I knew after it happened that honoring her life somehow would be my next post, but I really struggled with an image and what to say. I didn't want to use a photo I already had, (although she had her favorites of mine) and knew I had to create something new, but had no clue as to what. Then I thought about just posting a photo of her, but realized that after more than a quarter century of making photographs, I had never taken a personal 'portrait' of her. I guess it never occurred to me to do so as I never thought she wouldn't be here. Now it is too late..... lesson learned.

The image today is one I made yesterday from her funeral flowers. She liked yellow and the unique, bending form of the Calla Lily was attractive to me, so I set up a small arrangement out by our pond and you see the results.

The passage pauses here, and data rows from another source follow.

### src/tle_pkg.sv
// types and constants shared by the tour length evaluator
package tle_pkg;

	localparam int CITY_W  = 7;
	localparam int COORD_W = 10;
	localparam int LEN_W   = 18;
	localparam int RAD_W   = 21;
	localparam int ROOT_W  = 11;

	localparam logic [LEN_W-1:0] SUM_MAX = {LEN_W{1'b1}};

	typedef enum logic {
		OP_LOAD = 1'b0,
		OP_TOUR = 1'b1
	} op_t;

	typedef enum logic [6:0] {
		S_IDLE  = 7'b0000001,
		S_FETCH = 7'b0000010,
		S_SQX   = 7'b0000100,
		S_SQY   = 7'b0001000,
		S_ROOT  = 7'b0010000,
		S_ACC   = 7'b0100000,
		S_DONE  = 7'b1000000
	} state_t;

endpackage

### src/tour_length_evaluator_top.sv
// closed-tour length evaluator: point table, shared square and bit-serial square root
// a load item with an in-range city writes the point table; a tour item that is not last runs a table read,
// two squares on one multiplier, 11 root steps, sum; a tour's first item only reads
// a last tour item runs its own edge, then the closing edge, then shows the tour's result;
// a one-city tour runs none; a result held by the receiver keeps the next one waiting
// reset clears the sequencer, tour state and sum; the point table is not cleared
module tour_length_evaluator_top #(
	parameter int MAX_CITIES = 128
) (
	input  logic                          clk,
	input  logic                          arst_n,
	input  logic                          item_valid,
	output logic                          item_stall,
	input  logic                          operation,
	input  logic [tle_pkg::CITY_W-1:0]    city,
	input  logic [tle_pkg::COORD_W-1:0]   x_coord,
	input  logic [tle_pkg::COORD_W-1:0]   y_coord,
	input  logic                          last,
	output logic                          result_valid,
	input  logic                          result_stall,
	output logic [tle_pkg::LEN_W-1:0]     tour_length
);
	import tle_pkg::*;

	localparam int AW = $clog2(MAX_CITIES);

	state_t state_q;

	logic [2*COORD_W-1:0] mem [MAX_CITIES];
	logic [2*COORD_W-1:0] rd_q;
	logic                 in_range_q;
	logic                 last_q;
	logic                 closed_q;
	logic                 in_tour_q;

	logic [COORD_W-1:0] first_x_q, first_y_q, prev_x_q, prev_y_q;
	logic [COORD_W-1:0] ax_q, ay_q, bx_q, by_q;
	logic [LEN_W-1:0]   sum_q;
	logic [RAD_W-1:0]   sq_q, v_q, root_q, bit_q;
	logic               out_valid_q;
	logic [LEN_W-1:0]   out_len_q;

	logic               item_acc, load_acc, tour_acc, in_range;
	logic [AW+CITY_W-1:0] city_ext;
	logic [AW-1:0]      addr;
	logic [COORD_W-1:0] cur_x, cur_y, dx, dy, mul_op;
	logic [2*COORD_W-1:0] mul_res;
	logic [RAD_W:0]     trial;
	logic [LEN_W:0]     sum_add;
	logic               out_free;

	assign item_stall   = (state_q != S_IDLE);
	assign item_acc     = item_valid && !item_stall;
	assign load_acc     = item_acc && (operation == OP_LOAD);
	assign tour_acc     = item_acc && (operation == OP_TOUR);
	assign city_ext     = {{AW{1'b0}}, city};
	assign addr         = city_ext[AW-1:0];
	assign in_range     = (32'(city) < MAX_CITIES);

	assign cur_x = in_range_q ? rd_q[2*COORD_W-1:COORD_W] : '0;
	assign cur_y = in_range_q ? rd_q[COORD_W-1:0] : '0;

	assign dx      = (ax_q > bx_q) ? (ax_q - bx_q) : (bx_q - ax_q);
	assign dy      = (ay_q > by_q) ? (ay_q - by_q) : (by_q - ay_q);
	// one multiplier squares dx, then dy in the following cycle
	assign mul_op  = (state_q == S_SQX) ? dx : dy;
	assign mul_res = mul_op * mul_op;

	assign trial   = {1'b0, root_q} + {1'b0, bit_q};
	assign sum_add = {1'b0, sum_q} + (LEN_W+1)'(root_q[ROOT_W-1:0]);
	assign out_free = !out_valid_q || !result_stall;

	assign result_valid = out_valid_q;
	assign tour_length  = out_len_q;

	always_ff @(posedge clk) begin
		if (load_acc && in_range) begin
			mem[addr] <= {x_coord, y_coord};
		end
		if (tour_acc) begin
			rd_q <= mem[addr];
		end
	end

	always_ff @(posedge clk or negedge arst_n) begin
		if (!arst_n) begin
			state_q     <= S_IDLE;
			in_range_q  <= 1'b0;
			last_q      <= 1'b0;
			closed_q    <= 1'b0;
			in_tour_q   <= 1'b0;
			first_x_q   <= '0;
			first_y_q   <= '0;
			prev_x_q    <= '0;
			prev_y_q    <= '0;
			sum_q       <= '0;
			out_valid_q <= 1'b0;
		end else begin
			// the result stage reloads the output register itself
			if (out_valid_q && !result_stall && (state_q != S_DONE)) begin
				out_valid_q <= 1'b0;
			end
			unique case (state_q)
				S_IDLE: begin
					if (tour_acc) begin
						in_range_q <= in_range;
						last_q     <= last;
						closed_q   <= 1'b0;
						state_q    <= S_FETCH;
					end
				end
				S_FETCH: begin
					prev_x_q <= cur_x;
					prev_y_q <= cur_y;
					if (!in_tour_q) begin
						// first city of a tour adds no edge
						first_x_q <= cur_x;
						first_y_q <= cur_y;
						sum_q     <= '0;
						in_tour_q <= 1'b1;
						state_q   <= last_q ? S_DONE : S_IDLE;
					end else begin
						ax_q    <= prev_x_q;
						ay_q    <= prev_y_q;
						bx_q    <= cur_x;
						by_q    <= cur_y;
						state_q <= S_SQX;
					end
				end
				S_SQX: begin
					sq_q    <= RAD_W'(mul_res);
					state_q <= S_SQY;
				end
				S_SQY: begin
					v_q     <= sq_q + RAD_W'(mul_res);
					root_q  <= '0;
					bit_q   <= RAD_W'(1) << (RAD_W - 1);
					state_q <= S_ROOT;
				end
				S_ROOT: begin
					if ({1'b0, v_q} >= trial) begin
						v_q    <= v_q - trial[RAD_W-1:0];
						root_q <= (root_q >> 1) + bit_q;
					end else begin
						root_q <= root_q >> 1;
					end
					bit_q <= bit_q >> 2;
					if (bit_q[0]) begin
						state_q <= S_ACC;
					end
				end
				S_ACC: begin
					sum_q <= (sum_add > {1'b0, SUM_MAX}) ? SUM_MAX : sum_add[LEN_W-1:0];
					if (last_q && !closed_q) begin
						// closing edge back to the first city
						ax_q     <= prev_x_q;
						ay_q     <= prev_y_q;
						bx_q     <= first_x_q;
						by_q     <= first_y_q;
						closed_q <= 1'b1;
						state_q  <= S_SQX;
					end else begin
						state_q <= last_q ? S_DONE : S_IDLE;
					end
				end
				S_DONE: begin
					if (out_free) begin
						out_len_q   <= sum_q;
						out_valid_q <= 1'b1;
						sum_q       <= '0;
						in_tour_q   <= 1'b0;
						state_q     <= S_IDLE;
					end
				end
				default: begin
					state_q <= S_IDLE;
				end
			endcase
		end
	end

	a_root_bit_onehot: assert property (@(posedge clk) disable iff (!arst_n)
		(state_q == S_ROOT) |-> $onehot(bit_q))
		else $error("root step bit is not a single bit");

	a_root_fits: assert property (@(posedge clk) disable iff (!arst_n)
		(state_q == S_ACC) |-> (root_q[RAD_W-1:ROOT_W] == '0))
		else $error("edge length wider than root width");

	a_done_needs_last: assert property (@(posedge clk) disable iff (!arst_n)
		(state_q == S_DONE) |-> (last_q && in_tour_q))
		else $error("result stage reached without a last item in a tour");

	a_tour_fetch: assert property (@(posedge clk) disable iff (!arst_n)
		tour_acc |=> (state_q == S_FETCH))
		else $error("tour item not followed by table read");

	a_result_source: assert property (@(posedge clk) disable iff (!arst_n)
		$rose(out_valid_q) |-> ($past(state_q) == S_DONE))
		else $error("result appeared outside result stage");

endmodule
### config.mk
export PLATFORM = sky130hd
export DESIGN_NAME = tour_length_evaluator_top
export DESIGN_NICKNAME = d
export VERILOG_FILES = /design/src/tle_pkg.sv /design/src/tour_length_evaluator_top.sv
export SDC_FILE = /design/constraint.sdc
export NUM_CORES = 2
export LEC_CHECK = 0
export BUFFER_PORTS_ARGS = -buffer_cell sky130_fd_sc_hd__buf_2
export CORE_UTILIZATION = 50
export CTS_BUF_LIST = sky130_fd_sc_hd__clkbuf_8
export DETAILED_ROUTE_END_ITERATION = 10
export PLACE_DENSITY = 0.74
export SLEW_MARGIN = 20
export SYNTH_ARGS = -nofsm -noshare
export SYNTH_HDL_FRONTEND = slang
export SYNTH_SLANG_ARGS = --single-unit
export TNS_END_PERCENT = 100
### constraint.sdc
create_clock -name clk -period 12.7 [get_ports clk]
set_input_delay 1.905 -clock clk [delete_from_list [all_inputs] [get_ports clk]]
set_output_delay 1.905 -clock clk [all_outputs]
set_load 0.05 [all_outputs]
# Word level (Yosys, flattened, before mapping)

Memory sizes are Yosys's and may differ from the RTL's. A register that Yosys moved wholly into a read port is not among the register bits.
Index checks and enable logic that the tools add are counted.

Bits in registers: 211
Memory bits (writable): 2560
Output and inout bits: 20
Word-level logic and storage cells: 123
Memories: 1

Add/sub/neg operators: 9
Multipliers: 1
$lt $le $gt $ge: 4
Eq/ne operators: 16
Mux-type cells: 43
Bitwise gates (word level): 2
Reductions and logical operators: 27

Memory list:

| name | words | bits a word | read ports | clocked after Yosys merged registers in | wr ports | RTL line                        | text |
|---|---|---|---|---|---|---|---|
| mem  | 128   | 20          | 1          | 1                                       | 1        | tour_length_evaluator_top.sv:29 | `logic [2*COORD_W-1:0] mem [MAX_CITIES];` |

Operators by type and width:

| cell                   | number |
|---|---|
| $mux W10               | 13 |
| $pmux W21 S2           | 3 |
| $pmux W10 S2           | 4 |
| $mux W18               | 3 |
| $pmux W18 S3           | 1 |
| $pmux W7 S7            | 1 |
| $mux W21               | 2 |
| $mux W7                | 6 |
| $sub A10 B10 Y10       | 4 |
| $add A21 B21 Y22       | 1 |
| $ge A21 B22 Y1         | 1 |
| $add A20 B20 Y21       | 1 |
| $add A20 B21 Y21       | 1 |
| $sub A21 B21 Y21       | 1 |
| $gt A10 B10 Y1         | 2 |
| $mul A10 B10 Y20       | 1 |
| $add A18 B11 Y19       | 1 |
| $gt A19 B18 Y1 const B | 1 |
| $reduce_and A3 Y1      | 5 |
| $ne A2 B2 Y1 const B   | 7 |
| $reduce_and A2 Y1      | 5 |
| $mux W1                | 8 |
| $reduce_bool A2 Y1     | 4 |
| $eq A7 B1 Y1 const B   | 1 |
| 15 further kinds       | 25 |

# Longest topological paths before layout

Depth after elaboration: 6
Mapped depth: 43
Mapped depth without buffers: 42

# Worst setup path after synthesis

Ideal clock, no wire load.

Path kind: reg2reg
Start point: register ay_q[0]
End point: register v_q[20], data pin
Setup time: 0.270 ns
Arrival time: 8.490 ns
Slack: 3.941 ns
Cell stages (with the launch flop): 41
Period minus slack after synthesis: 8.759 ns
Cells stage by stage: edfxtp_1 -> inv_1 -> ha_1 -> inv_1 -> fa_1 -> and3_1 -> o2111a_1 -> nor3_4 -> nor2_2 -> or3_1 -> o31ai_1 -> xnor2_1 -> nand2_1 -> nand3_1 -> inv_1 -> fa_1 -> fa_1 -> inv_1 -> [5 not listed] -> inv_1 -> ha_1 -> nand2_1 -> or3_1 -> o31a_2 -> a21oi_1 -> nand2b_1 -> nor4b_1 -> a211o_1 -> ha_1 -> a21o_1 -> a21oi_1 -> o31ai_1 -> nand3_1 -> a21boi_0 -> or4_1 -> a21oi_1 -> a21oi_1

Cells in the longest elaborated chain, start to end: 6
Elaborated cells between the ends (all ways): 8

Ends and longest elaborated chain:

| item                                               | RTL line                         | text |
|---|---|---|
| from (decl)                                        | tour_length_evaluator_top.sv:37  | `logic [COORD_W-1:0] ax_q, ay_q, bx_q, by_q;` |
| from (signal assigned)                             | tour_length_evaluator_top.sv:124 | `ay_q <= prev_y_q;` |
| from (signal assigned)                             | tour_length_evaluator_top.sv:157 | `ay_q <= prev_y_q;` |
| $sub A10 B10 Y10 or $gt A10 B10 Y1 (tied branches) | tour_length_evaluator_top.sv:64  | `assign dy = (ay_q > by_q) ? (ay_q - by_q) : (by_q - ay_q);` |
| $mux W10 *                                         | tour_length_evaluator_top.sv:64  |  |
| $mux W10 *                                         | tour_length_evaluator_top.sv:66  | `assign mul_op = (state_q == S_SQX) ? dx : dy;` |
| $mul A10 B10 Y20 *                                 | tour_length_evaluator_top.sv:67  | `assign mul_res = mul_op * mul_op;` |
| named net mul_res[13]                              | tour_length_evaluator_top.sv:47  | `logic [2*COORD_W-1:0] mul_res;` |
| $add A20 B20 Y21 *                                 | tour_length_evaluator_top.sv:135 | `v_q <= sq_q + RAD_W'(mul_res);` |
| $pmux W21 S2 *                                     | tour_length_evaluator_top.sv:103 | `unique case (state_q)` |
| to (signal assigned)                               | tour_length_evaluator_top.sv:135 |  |
| to (signal assigned)                               | tour_length_evaluator_top.sv:142 | `v_q <= v_q - trial[RAD_W-1:0];` |
| to (decl)                                          | tour_length_evaluator_top.sv:39  | `logic [RAD_W-1:0] sq_q, v_q, root_q, bit_q;` |

Mark *: on every way through the listed nets, which the timed path passes. The rest lies on a longest branch.
A chain may end at the register's enable or synchronous reset.

# Final worst setup path

Start point: register ay_q[0]
End point: register v_q[19], data pin

Same word-level chain as after synthesis.

==> results.txt <==
The layout filler cell count is 15800. The sink count of the clock tree came out at 2780. The final period demand of the worst path is 10.04 ns. The overall routed net length came out at 295 mm. The type of element capturing the critical path is a flip-flop. For the pin with the worst max-slew slack, the measured transition is 1.16 ns. The total negative slack for setup checks came out at 0 ns.

The placeable core region came out at 215000 um2. The final net count came out at 7108. In this run the clock root is driven by a clkbuf_8. At the worst endpoint, the required time is 13.40 ns. The clock buffer count from CTS is 425. In this run the remaining antenna-violating nets after routing total 0. Global routing used 26.6% of the available tracks across all layers.

The mean cell area of the mapped netlist came out at 16.6 um2. On the worst path, the slowest cell contributes a delay of 0.76 ns. The area taken by flip-flops and latches is 83100 um2. The area of the multi-input gates is 23500 um2. The number of non-filler instances in the completed layout is 10000. The combinational fraction of design power came out at 25.0%. The global-route track usage on met1 came out at 34.4%. Setup repair after global routing left no endpoint under its margin. The largest individual stage delay along the critical path comes from the cell o21ai_1. The via count of the first global-routing pass is 63500. The peak supply drop is 0.575 mV. The number of different library cells used by synthesis comes to 87. In the synthesized netlist the dominant register cell turns out to be edfxtp_1. The number of nets in the synthesized netlist is 6781. The count of flip-flops with a built-in enable after synthesis came out at 2710. The share of cells above drive strength 1 came out at 14.0%. The DRC violations left is 0.

The reg-to-reg setup timing slack is 2.66 ns. The via count is 65100. The critical path in this run is classified as flip-flop to flip-flop. TritonCTS built the clock tree.

The number of resized instances in the post-cts repair step is 0. The buffer and inverter count on the worst path came out at 6. The part of the Yosys area used for sequential elements came out at 76.7%. The final count of negative-setup-slack endpoints came out at 0. The weighted congestion reported at the end of routability-driven placement is 0.927.

Net switching is 29.3% of the power. Relative to the synthesized area, the layout overhead comes to 11.7%. The number of design-rule violations left by the first detailed-router iteration is 9099. The gate count after technology mapping is 6535.

The number of pins with negative max-slew slack in the final report is 0. After global routing the overflow that remains totals 0. Port buffering added 52 buffers. Counting along the longest clock path gives a buffer depth of 4. The vertical extent of the die is 468 um.

In this design, the largest share of critical-path delay is due to adder cells. The total leakage power is 39.3 nW. Post-CTS timing repair inserted 0 buffers for setup. The clock arrives with 0.205 ns of skew. During synthesis, Yosys emitted a total of 0 warnings.

The internal power summed over all cells came out at 0.0167 W. The final HPWL from detailed placement came out at 169 mm. The net switching power of the design is 0.00693 W.

The number of antenna violations at the first check in global routing is 15. In the final routed layout, each cell accounts on average for 29.4 um. In the routed layout, each cell is associated on average with a via count of 6.49. The flow ran to the end, and the final reports show no timing, DRC or antenna violations. The tightest min-delay check is of the flip-flop to flip-flop type. The first-pass GRT wire length is 425 mm. Across the run, the number of max-cap violations was 0. The overall power came out at 0.0237 W. The number of synthesized register bits is 2780. During I/O placement, the number of pins put on the boundary was 53. For this configuration, the core starts out at a cell density of 50.4%. The power share of the clock group is 30.1%. The fmax came out at 0.0996 GHz. Global routing consumed, on the met2 layer, 41.5% of the routing resources. The die outline area came out at 219000 um2.

The H-tree was split into 5 levels. The combined area of all synthesized cells came out at 108000 um2. The clock input transition at the sequential cells of the worst setup and hold paths is 0.06 ns. The cell count after placement is 9273. At the later pin of the worst-skew pair, clock insertion delay measures 1.14 ns.

For this design the ratio of total power to cell area is 195 nW/um2. The largest fanout on the critical path is 11. The first-pass iteration count of the detailed router came out at 8. The number of buffers added to fix hold violations after cts came out at 0. The headroom to the max-slew limit is 22.5%. The global-route met3 utilization came out at 6.25%. The largest net degree at the start of global routing came out at 104.

met2 is the most crowded layer. The die is 468 um wide. The sequential cell fraction of total power is 44.9%.

The hold violation count in the final report came out at 0. The fraction of registers with async set or reset after synthesis is 2.52%. Data arrives at the worst endpoint at 10.75 ns. The instance area after placement came out at 113000 um2. Of the available clock period, the critical path in the final layout requires 79.1%. The final standard cell area without fillers is 121000 um2. STA classifies the critical path startpoint as a flip-flop. The row count came out at 170.
==> per-stage QoR <==
step           hold WS (ns)  setup WS, ns  util, %
3_5_place_dp          0.432          2.77     52.6
6_report              0.435          2.66     56.3
4_1_cts               0.438          2.68     56.3
3_3_place_gp          0.434          3.02     52.6
2_1_floorplan         0.425          3.94        -
5_1_grt               0.451          2.08     56.3
==> cell usage in the layout, fill, tap and decap left out, types with 23 or more instances in the layout <==
cell type / n
nor3_1: 23
buf_4: 246
a22oi_1: 840
o21ai_0: 193
inv_1: 253
clkbuf_8: 435
bufinv_16: 27
buf_2: 29
o211ai_1: 35
nor2_2: 132
fa_1: 53
dfrtp_1: 69
nor2_1: 133
nand3_1: 48
nand2_1: 244
ha_1: 160
a22o_1: 225
edfxtp_1: 2710
nor2b_1: 23
clkinv_1: 106
a31oi_1: 170
nand4_1: 174
xor2_1: 51
nor4_1: 26
xnor2_1: 61
a221oi_1: 229
clkinv_2: 55
a21o_1: 29
a21oi_1: 126
==> kinds of logic after synthesis <==
family | Yosys count | synth area share, %
AOI/OAI and AO/OA | 1961 | 13.2
xor gates and xnor gates | 112 | 0.905
adders and majority gates | 213 | 2.83
buffers and inverters | 540 | 2.01
DFF | 2780 | 76.7
muxes | 16 | 0.217
and+or+nand+nor | 913 | 4.11
==> flip-flops by register name (all words and copies together) (netlist names), 11 cells and up <==
register	flops
bit_q	11
v_q	21
tour_length	18
root_q	21
rd_q	20
sq_q	19
mem	2560
sum_q	18
==> power by group through the flow <==
stage | Sequential [W] | Combinational, W | Clock, W
finish | 0.0106 | 0.00592 | 0.00711
global route | 0.0106 | 0.00668 | 0.00754
CTS | 0.0106 | 0.00592 | 0.00717
detailed placement | 0.0108 | 0.00588 | 0
global placement | 0.0108 | 0.00566 | 0
floorplan | 0.0108 | 0.00450 | 0
==> worst register-to-register path, delay by kind of cell, from the launching register on <==
family                     cells  cell delay (ns)
buffers and inverters          6             0.32
adders and majority gates      9             3.77
and+or+nand+nor               12             2.02
AOI/OAI and AO/OA             10             3.09
DFF                            1             0.39
xor gates and xnor gates       1             0.18
==> per-layer routing <==
layer | part of all wire [%] | wire length, um
met1 | 36 | 105000
met2 | 46 | 137000
met3 | 12 | 35500
met4 | 6.1 | 17900
met5 | 0.053 | 157
==> synth_stat cells, drive strengths merged (4+ instances only) <==
library cell / instances / area share [%]
edfxtp: 2710 / 75
a22oi: 840 / 5.8
nor2: 269 / 0.95
nand2: 248 / 0.87
a221oi: 231 / 1.9
a22o: 225 / 1.8
clkbuf: 202 / 0.70
o21ai: 199 / 0.92
buf: 189 / 0.79
nand4: 174 / 1.0
a31oi: 171 / 0.99
ha: 160 / 1.8
inv: 149 / 0.52
a21oi: 127 / 0.59
dfrtp: 69 / 1.6
xnor2: 61 / 0.49
fa: 53 / 0.98
xor2: 51 / 0.41
nand3: 48 / 0.22
o211ai: 36 / 0.25
a21o: 29 / 0.20
nor4: 28 / 0.17
nor3: 26 / 0.14
nor2b: 24 / 0.14
and2: 20 / 0.12
a211oi: 19 / 0.13
and3: 18 / 0.10
nand2b: 13 / 0.075
o21a: 12 / 0.083
o21bai: 11 / 0.076
nor3b: 9 / 0.062
o31ai: 9 / 0.062
mux2i: 8 / 0.085
or4: 8 / 0.055
nand4b: 7 / 0.062
or3: 7 / 0.040
or2: 6 / 0.035
a21boi: 5 / 0.035
a31o: 5 / 0.040
o22ai: 5 / 0.029
a221o: 4 / 0.037
mux2: 4 / 0.048
mux4: 4 / 0.083
o221ai: 4 / 0.032
==> path summary, 6_finish.rpt <==
kind	start	endpoint	cells after the start
max in group asynchronous	arst_n	prev_x_q[7]$_DFFE_PN0P_	2
min reg2reg	sum_q[0]$_DFFE_PN0P_	tour_length[0]$_DFFE_PP_	0
max reg2reg	ay_q[0]$_DFFE_PP_	v_q[19]$_DFFE_PP_	38
max	ay_q[0]$_DFFE_PP_	v_q[19]$_DFFE_PP_	38
min in group asynchronous	arst_n	sum_q[2]$_DFFE_PN0P_	1
min	sum_q[0]$_DFFE_PN0P_	tour_length[0]$_DFFE_PP_	0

I wanted this post to reflect on her life, but now realize that anything I could possibly say here is woefully in-sufficient to begin to adequately describe the person she was to many and what she meant to me. In spite of the evidence before me, I cannot in my mind really believe that the edges of her life have now been set. The heavy hole that at times takes over my chest now is all the description I need and for some moments it is as if a deep well of tears has sprung from within me, robbing me of my thoughts for a time.

This second small photo that I have included is one that a friend of hers took while they were in a bush plane flying over Mt.McKinley in Alaska. If an image can contain a thousand words as it is said, then this loudly witnesses to her adventurous spirit and the sense of joy she had in living every day complete.



In short, she was a wonderful, cherished and inspirational human being who was greatly admired. Many have testified over this past week to our family what a huge impact she had on their lives. In spite of this tremendous loss I am thankfully left with a lifetime of memories and a wonderful family to comfort me and I know the sadness will someday turn to joy in seeing her again, but as of today, I really, really miss her and just want to turn back the clock.